> **Task goal**
From the entries below, return only the lines starting at the one that contains "Multi-Input combinational cell | 454 | 77.9" and ending at the one that contains "met2 | 23.0 | 81 | 48", exactly as they stand.

> **Records for the exercise**
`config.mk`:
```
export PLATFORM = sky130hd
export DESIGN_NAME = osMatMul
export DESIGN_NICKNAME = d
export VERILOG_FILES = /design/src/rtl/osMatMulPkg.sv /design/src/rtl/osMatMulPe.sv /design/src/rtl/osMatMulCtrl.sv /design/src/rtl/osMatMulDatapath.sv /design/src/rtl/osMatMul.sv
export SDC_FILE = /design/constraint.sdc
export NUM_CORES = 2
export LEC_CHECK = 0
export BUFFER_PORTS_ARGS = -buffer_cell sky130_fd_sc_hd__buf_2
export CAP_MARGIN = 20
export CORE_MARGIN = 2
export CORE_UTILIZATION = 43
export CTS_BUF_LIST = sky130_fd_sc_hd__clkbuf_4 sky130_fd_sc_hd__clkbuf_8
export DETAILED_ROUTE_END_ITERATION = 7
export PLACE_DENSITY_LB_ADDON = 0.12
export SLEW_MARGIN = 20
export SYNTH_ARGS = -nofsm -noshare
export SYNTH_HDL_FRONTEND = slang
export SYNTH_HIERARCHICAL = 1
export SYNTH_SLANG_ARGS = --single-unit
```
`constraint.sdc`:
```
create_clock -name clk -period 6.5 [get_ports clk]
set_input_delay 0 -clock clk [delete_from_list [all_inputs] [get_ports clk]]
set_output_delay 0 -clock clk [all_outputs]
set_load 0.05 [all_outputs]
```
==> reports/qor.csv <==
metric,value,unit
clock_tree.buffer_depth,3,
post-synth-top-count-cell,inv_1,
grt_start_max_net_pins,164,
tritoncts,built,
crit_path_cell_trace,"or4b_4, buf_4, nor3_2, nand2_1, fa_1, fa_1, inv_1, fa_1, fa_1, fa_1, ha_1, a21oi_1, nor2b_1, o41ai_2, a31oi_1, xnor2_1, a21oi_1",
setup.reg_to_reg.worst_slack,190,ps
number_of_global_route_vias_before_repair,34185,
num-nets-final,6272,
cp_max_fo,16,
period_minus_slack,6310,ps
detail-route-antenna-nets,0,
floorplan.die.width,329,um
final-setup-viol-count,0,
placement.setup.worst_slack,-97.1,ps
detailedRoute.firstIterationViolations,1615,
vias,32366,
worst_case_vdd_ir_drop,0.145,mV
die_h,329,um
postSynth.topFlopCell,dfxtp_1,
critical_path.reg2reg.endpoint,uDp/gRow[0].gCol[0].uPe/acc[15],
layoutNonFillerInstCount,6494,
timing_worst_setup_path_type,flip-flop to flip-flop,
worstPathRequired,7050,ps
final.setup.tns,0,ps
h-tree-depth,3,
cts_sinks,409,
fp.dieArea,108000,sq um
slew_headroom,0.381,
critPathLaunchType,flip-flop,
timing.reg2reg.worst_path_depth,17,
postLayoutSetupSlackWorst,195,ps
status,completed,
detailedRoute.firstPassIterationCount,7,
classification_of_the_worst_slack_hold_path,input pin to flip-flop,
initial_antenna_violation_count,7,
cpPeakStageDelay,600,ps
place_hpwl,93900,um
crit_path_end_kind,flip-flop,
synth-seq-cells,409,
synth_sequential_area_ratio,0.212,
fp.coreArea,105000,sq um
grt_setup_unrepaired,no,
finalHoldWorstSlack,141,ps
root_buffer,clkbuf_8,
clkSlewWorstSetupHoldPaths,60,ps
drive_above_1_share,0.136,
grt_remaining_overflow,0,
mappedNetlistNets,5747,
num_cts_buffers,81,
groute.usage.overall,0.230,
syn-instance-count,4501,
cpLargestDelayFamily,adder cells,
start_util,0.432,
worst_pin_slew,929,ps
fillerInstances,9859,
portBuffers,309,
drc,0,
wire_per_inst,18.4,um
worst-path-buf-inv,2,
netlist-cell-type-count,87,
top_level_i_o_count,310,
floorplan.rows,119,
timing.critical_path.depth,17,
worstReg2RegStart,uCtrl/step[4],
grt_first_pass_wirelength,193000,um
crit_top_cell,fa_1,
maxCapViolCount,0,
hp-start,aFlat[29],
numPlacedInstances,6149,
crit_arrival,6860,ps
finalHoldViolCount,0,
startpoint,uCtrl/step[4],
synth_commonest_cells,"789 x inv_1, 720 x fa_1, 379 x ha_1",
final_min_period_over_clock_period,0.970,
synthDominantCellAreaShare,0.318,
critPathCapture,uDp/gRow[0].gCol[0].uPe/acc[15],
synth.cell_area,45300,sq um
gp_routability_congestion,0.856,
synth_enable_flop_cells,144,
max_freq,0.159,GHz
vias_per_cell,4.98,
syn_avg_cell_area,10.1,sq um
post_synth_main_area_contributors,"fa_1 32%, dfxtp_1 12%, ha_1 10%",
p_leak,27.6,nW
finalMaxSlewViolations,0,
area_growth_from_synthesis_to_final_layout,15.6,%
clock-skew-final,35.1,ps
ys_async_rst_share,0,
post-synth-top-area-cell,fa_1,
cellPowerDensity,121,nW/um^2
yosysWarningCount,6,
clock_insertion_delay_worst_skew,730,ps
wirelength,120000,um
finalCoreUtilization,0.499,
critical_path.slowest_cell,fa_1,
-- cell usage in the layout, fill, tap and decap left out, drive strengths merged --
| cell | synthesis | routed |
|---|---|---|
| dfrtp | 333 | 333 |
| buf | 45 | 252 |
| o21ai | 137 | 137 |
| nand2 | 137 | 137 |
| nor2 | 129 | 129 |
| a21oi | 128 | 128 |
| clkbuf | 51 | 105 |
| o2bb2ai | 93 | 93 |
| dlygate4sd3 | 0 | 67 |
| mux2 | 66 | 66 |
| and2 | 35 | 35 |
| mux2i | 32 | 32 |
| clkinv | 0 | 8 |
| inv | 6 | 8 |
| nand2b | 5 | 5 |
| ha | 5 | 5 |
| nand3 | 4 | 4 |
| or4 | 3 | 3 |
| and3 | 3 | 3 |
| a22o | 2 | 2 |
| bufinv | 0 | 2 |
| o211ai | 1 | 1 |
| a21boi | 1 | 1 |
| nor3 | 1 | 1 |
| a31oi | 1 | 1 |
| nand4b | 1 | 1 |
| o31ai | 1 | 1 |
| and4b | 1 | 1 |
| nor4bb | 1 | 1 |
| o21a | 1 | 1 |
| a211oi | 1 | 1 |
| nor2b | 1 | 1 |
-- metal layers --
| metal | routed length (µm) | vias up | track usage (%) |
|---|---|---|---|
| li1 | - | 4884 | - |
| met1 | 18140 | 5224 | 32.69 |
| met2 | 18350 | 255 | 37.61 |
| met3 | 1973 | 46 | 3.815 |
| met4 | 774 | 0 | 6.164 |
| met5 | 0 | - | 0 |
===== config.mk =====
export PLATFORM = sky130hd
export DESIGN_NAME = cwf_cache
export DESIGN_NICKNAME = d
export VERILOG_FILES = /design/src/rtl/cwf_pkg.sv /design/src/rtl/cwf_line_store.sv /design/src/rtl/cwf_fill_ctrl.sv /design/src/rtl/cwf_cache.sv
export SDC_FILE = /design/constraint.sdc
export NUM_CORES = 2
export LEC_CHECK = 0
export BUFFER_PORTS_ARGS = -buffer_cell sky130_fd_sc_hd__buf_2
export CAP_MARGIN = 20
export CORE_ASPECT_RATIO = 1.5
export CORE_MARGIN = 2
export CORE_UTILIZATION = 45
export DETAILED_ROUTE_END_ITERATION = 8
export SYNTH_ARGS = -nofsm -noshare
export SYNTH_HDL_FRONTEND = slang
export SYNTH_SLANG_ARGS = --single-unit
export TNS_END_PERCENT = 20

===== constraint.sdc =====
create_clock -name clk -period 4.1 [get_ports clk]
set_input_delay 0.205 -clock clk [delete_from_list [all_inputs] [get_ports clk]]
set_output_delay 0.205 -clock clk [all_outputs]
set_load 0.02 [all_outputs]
...
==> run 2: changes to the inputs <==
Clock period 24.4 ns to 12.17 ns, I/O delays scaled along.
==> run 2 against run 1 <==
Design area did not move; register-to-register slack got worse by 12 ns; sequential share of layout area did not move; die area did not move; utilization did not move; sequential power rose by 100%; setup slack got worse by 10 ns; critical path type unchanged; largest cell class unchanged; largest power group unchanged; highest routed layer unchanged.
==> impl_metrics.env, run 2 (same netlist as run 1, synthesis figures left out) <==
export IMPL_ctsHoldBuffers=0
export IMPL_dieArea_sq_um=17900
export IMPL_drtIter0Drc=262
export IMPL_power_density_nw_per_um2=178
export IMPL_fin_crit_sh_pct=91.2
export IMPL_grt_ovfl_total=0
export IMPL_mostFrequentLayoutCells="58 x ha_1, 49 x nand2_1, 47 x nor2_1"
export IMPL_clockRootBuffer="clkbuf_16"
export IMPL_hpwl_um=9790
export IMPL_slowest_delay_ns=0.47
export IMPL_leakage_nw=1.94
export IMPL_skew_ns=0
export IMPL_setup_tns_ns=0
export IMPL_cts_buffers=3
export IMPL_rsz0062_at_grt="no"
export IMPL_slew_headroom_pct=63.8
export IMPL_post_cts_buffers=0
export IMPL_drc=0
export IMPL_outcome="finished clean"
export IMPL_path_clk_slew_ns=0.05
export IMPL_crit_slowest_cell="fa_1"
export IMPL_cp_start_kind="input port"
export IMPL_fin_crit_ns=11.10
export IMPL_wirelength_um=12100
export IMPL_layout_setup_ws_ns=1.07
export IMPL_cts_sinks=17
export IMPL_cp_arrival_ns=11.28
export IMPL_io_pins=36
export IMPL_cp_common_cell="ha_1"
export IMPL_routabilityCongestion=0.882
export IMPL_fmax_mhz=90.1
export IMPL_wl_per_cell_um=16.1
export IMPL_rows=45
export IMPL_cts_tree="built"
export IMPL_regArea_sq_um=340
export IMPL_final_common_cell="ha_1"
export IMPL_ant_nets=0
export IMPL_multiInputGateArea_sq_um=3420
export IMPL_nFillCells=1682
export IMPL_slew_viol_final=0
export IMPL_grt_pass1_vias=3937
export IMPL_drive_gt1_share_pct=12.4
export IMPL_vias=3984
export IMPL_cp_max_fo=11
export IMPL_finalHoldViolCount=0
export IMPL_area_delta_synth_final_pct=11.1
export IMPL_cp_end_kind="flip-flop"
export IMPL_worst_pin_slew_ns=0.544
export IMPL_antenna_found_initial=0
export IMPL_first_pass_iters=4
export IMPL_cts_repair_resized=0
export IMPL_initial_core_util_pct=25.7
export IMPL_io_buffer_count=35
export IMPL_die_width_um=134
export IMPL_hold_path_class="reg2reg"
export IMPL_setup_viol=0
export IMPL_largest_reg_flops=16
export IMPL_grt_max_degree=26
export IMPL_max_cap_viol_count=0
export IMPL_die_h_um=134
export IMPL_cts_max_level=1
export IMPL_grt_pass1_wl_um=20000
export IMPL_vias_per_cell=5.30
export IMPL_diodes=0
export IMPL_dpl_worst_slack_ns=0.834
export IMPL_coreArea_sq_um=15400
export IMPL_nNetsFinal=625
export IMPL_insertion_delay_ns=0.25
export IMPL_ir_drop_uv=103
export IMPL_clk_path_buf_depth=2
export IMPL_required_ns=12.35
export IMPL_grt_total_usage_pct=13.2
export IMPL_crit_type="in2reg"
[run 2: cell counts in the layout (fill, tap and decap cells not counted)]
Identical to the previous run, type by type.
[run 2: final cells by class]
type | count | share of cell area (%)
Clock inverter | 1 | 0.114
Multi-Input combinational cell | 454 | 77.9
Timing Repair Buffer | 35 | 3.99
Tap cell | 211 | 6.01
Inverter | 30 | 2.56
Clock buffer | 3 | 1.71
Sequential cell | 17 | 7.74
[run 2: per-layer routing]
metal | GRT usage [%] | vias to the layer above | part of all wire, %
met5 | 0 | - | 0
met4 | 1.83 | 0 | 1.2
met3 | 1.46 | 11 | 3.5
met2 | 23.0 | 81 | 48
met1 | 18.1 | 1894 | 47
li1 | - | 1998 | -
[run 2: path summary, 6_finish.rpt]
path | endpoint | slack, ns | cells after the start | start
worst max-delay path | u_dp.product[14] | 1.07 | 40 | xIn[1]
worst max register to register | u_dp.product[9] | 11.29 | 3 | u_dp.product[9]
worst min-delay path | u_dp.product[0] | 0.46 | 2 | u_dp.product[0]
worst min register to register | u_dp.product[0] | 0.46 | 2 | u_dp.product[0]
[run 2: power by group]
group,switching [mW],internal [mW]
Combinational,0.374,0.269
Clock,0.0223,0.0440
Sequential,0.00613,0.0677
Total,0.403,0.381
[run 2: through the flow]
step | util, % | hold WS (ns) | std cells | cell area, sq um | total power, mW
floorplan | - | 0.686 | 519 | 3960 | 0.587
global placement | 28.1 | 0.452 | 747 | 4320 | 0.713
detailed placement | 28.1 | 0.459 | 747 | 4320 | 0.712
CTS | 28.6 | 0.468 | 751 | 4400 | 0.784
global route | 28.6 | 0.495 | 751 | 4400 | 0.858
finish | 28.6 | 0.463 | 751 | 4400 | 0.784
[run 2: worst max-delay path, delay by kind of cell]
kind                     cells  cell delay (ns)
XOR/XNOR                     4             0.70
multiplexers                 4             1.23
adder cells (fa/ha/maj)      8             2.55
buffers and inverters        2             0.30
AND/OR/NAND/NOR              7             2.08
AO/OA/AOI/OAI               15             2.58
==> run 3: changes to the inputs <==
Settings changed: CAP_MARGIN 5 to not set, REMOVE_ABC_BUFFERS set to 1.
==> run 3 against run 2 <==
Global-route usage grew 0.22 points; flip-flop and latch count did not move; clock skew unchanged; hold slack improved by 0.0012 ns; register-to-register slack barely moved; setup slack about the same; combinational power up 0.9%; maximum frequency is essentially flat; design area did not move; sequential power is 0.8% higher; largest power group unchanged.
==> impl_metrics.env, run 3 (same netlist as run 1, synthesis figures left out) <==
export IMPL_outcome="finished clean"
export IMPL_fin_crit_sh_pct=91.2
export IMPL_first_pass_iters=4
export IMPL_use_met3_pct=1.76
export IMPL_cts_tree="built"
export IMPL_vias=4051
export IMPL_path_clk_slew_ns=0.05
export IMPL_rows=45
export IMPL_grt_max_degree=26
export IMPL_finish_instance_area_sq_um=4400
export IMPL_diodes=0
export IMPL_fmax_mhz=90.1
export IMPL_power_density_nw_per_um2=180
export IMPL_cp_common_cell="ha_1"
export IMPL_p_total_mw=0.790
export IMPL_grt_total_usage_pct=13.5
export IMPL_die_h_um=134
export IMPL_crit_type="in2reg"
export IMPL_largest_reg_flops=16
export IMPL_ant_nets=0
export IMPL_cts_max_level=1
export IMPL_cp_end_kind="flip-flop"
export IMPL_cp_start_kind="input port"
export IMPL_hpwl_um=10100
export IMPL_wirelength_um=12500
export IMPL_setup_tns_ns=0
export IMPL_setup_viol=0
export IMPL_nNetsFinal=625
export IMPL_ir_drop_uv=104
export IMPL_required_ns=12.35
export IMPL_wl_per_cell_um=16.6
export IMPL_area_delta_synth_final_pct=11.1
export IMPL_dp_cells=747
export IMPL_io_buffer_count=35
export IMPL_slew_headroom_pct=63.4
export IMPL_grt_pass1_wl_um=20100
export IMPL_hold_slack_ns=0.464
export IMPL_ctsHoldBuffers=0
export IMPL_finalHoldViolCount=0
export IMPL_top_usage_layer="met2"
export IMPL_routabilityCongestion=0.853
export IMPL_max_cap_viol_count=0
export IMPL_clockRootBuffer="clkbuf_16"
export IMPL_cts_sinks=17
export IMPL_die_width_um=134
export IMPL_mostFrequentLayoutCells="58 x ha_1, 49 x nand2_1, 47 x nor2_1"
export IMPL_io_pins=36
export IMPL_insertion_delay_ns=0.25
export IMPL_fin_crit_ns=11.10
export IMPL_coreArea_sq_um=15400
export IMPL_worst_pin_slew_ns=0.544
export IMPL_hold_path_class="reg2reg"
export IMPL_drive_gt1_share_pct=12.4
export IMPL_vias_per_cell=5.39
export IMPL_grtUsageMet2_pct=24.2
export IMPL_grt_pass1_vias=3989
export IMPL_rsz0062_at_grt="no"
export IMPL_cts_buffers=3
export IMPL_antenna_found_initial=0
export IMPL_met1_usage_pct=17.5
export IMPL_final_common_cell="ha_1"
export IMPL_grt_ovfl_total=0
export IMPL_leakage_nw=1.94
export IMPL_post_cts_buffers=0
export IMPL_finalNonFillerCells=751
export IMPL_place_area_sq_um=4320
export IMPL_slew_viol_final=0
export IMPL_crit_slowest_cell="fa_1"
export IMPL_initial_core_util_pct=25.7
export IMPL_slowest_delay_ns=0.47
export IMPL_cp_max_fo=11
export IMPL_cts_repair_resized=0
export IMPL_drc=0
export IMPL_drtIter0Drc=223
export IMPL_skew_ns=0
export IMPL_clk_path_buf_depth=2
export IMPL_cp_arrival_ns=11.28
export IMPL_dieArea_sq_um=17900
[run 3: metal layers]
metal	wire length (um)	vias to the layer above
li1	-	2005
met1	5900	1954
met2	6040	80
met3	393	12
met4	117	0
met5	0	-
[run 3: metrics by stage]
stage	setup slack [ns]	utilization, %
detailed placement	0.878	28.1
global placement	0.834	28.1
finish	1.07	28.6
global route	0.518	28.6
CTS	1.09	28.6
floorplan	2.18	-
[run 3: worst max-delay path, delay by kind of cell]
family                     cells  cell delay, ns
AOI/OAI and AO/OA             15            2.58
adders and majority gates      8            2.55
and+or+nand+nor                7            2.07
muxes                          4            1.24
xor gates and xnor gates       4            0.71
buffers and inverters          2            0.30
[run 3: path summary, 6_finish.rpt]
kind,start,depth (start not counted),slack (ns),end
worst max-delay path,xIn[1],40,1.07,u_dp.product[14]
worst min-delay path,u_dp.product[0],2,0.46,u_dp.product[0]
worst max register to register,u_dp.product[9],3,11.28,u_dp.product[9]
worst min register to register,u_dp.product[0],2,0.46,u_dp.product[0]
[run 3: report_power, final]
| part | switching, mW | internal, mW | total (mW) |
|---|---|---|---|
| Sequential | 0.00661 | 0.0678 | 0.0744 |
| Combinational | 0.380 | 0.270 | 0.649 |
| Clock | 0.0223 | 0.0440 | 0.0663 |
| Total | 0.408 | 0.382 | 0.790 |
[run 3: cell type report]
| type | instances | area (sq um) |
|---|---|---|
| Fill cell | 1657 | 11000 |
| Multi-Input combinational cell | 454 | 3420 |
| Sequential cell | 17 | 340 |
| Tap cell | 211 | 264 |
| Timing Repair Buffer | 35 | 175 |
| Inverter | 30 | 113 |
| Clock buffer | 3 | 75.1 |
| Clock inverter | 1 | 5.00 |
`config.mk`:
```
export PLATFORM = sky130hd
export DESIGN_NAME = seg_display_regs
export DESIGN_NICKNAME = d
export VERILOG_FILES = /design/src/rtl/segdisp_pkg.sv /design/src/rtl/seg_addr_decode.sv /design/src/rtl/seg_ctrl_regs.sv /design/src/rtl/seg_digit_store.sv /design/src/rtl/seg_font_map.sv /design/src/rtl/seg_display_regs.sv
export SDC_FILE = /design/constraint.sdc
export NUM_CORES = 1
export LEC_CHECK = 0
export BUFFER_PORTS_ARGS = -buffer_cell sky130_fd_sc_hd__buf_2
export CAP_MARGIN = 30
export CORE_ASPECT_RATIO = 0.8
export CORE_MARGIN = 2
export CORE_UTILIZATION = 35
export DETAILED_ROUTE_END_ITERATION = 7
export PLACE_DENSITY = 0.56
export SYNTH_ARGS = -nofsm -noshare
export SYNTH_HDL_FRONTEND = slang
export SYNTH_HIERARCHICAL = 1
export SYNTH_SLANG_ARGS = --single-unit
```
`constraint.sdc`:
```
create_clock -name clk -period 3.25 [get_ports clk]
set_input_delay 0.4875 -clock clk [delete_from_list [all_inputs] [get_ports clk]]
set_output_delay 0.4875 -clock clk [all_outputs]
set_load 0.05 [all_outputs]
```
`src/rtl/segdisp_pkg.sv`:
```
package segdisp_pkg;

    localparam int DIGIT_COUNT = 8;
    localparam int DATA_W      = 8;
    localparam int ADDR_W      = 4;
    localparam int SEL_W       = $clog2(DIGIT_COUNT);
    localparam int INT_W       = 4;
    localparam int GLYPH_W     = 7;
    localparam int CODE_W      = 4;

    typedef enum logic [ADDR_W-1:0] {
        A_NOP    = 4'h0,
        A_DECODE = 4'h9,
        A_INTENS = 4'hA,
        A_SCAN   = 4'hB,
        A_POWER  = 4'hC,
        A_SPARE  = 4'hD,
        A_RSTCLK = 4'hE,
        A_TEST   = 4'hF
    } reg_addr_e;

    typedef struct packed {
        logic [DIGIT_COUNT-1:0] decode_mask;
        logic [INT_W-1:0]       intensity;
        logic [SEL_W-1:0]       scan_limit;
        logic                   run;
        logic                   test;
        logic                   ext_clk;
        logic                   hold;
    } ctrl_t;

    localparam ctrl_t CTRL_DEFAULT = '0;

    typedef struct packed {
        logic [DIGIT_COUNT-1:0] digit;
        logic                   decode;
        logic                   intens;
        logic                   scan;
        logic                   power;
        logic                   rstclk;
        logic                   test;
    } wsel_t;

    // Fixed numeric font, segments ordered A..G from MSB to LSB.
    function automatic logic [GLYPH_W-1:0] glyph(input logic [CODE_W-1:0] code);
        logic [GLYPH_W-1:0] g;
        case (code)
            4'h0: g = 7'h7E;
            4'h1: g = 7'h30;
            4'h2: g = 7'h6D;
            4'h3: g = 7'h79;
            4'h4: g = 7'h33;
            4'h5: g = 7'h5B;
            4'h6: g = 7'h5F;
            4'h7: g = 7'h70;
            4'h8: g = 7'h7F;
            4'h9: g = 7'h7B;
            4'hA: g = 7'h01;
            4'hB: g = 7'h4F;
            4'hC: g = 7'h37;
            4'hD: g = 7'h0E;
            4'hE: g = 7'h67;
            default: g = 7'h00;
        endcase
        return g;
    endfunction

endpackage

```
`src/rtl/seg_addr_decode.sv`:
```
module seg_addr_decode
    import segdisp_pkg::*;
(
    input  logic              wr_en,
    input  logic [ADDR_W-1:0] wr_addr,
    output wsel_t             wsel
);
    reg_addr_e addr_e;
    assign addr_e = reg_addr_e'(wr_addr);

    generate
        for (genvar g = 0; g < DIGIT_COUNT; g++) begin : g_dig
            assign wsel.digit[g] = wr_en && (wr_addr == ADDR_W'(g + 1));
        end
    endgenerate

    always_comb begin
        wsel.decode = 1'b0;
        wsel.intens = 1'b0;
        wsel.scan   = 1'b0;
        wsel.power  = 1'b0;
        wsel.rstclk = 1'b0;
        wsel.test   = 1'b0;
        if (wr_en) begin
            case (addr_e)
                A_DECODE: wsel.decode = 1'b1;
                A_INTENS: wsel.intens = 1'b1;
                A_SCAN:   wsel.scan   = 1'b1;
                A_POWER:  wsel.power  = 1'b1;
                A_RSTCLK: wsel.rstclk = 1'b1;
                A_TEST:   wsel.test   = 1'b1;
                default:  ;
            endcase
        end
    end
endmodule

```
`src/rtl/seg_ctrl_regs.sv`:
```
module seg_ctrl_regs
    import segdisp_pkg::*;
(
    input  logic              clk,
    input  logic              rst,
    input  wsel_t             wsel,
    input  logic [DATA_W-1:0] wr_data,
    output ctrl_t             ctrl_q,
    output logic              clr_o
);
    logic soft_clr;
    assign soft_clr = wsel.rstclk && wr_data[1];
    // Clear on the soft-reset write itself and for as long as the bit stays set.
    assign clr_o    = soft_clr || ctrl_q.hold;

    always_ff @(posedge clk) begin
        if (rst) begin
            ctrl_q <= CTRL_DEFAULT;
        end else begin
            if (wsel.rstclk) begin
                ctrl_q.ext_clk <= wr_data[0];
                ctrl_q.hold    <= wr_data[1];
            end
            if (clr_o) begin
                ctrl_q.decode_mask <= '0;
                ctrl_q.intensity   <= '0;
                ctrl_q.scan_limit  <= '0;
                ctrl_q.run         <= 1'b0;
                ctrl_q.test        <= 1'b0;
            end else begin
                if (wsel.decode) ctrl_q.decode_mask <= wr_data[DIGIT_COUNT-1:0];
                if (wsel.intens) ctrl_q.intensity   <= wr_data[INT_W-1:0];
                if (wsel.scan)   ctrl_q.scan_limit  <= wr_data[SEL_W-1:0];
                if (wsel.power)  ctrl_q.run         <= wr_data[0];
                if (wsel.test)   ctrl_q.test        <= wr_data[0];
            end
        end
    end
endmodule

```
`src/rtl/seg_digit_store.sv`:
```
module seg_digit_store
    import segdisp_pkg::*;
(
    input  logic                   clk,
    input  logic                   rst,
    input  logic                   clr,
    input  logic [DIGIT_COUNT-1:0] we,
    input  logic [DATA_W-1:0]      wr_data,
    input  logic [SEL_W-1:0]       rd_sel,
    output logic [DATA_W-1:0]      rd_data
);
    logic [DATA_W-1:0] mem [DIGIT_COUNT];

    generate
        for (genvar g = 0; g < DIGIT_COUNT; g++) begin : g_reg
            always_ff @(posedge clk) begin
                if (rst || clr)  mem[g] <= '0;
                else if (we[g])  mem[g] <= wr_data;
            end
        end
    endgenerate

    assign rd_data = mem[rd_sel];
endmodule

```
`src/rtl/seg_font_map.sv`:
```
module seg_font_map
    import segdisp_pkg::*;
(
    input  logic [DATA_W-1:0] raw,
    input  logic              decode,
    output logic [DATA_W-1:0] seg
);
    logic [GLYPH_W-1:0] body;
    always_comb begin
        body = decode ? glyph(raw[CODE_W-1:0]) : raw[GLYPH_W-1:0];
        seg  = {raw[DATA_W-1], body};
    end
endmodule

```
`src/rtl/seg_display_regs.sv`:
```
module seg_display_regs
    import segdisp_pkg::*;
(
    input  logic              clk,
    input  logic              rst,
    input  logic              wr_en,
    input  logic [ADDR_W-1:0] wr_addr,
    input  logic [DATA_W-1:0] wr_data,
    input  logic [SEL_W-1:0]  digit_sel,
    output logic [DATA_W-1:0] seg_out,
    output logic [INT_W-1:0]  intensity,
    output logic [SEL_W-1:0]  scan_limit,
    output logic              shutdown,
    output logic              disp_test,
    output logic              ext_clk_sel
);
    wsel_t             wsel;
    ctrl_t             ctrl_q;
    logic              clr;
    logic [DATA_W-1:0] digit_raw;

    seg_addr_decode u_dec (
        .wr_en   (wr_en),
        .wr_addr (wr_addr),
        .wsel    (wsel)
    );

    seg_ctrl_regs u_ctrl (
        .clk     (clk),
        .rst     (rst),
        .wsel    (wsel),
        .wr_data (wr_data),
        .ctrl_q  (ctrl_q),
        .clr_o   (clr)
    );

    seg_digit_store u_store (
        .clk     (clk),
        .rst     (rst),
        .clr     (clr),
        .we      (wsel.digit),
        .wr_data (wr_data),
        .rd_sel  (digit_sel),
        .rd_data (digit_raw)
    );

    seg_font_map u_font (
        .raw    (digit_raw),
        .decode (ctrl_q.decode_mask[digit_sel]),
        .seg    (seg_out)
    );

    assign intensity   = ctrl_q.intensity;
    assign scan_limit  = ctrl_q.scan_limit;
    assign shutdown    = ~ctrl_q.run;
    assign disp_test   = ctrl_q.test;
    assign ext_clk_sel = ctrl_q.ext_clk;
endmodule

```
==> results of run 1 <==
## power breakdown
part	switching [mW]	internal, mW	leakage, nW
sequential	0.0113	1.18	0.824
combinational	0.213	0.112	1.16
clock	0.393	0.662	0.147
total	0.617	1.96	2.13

> **Written answer**
Multi-Input combinational cell | 454 | 77.9
Timing Repair Buffer | 35 | 3.99
Tap cell | 211 | 6.01
Inverter | 30 | 2.56
Clock buffer | 3 | 1.71
Sequential cell | 17 | 7.74
[run 2: per-layer routing]
metal | GRT usage [%] | vias to the layer above | part of all wire, %
met5 | 0 | - | 0
met4 | 1.83 | 0 | 1.2
met3 | 1.46 | 11 | 3.5
met2 | 23.0 | 81 | 48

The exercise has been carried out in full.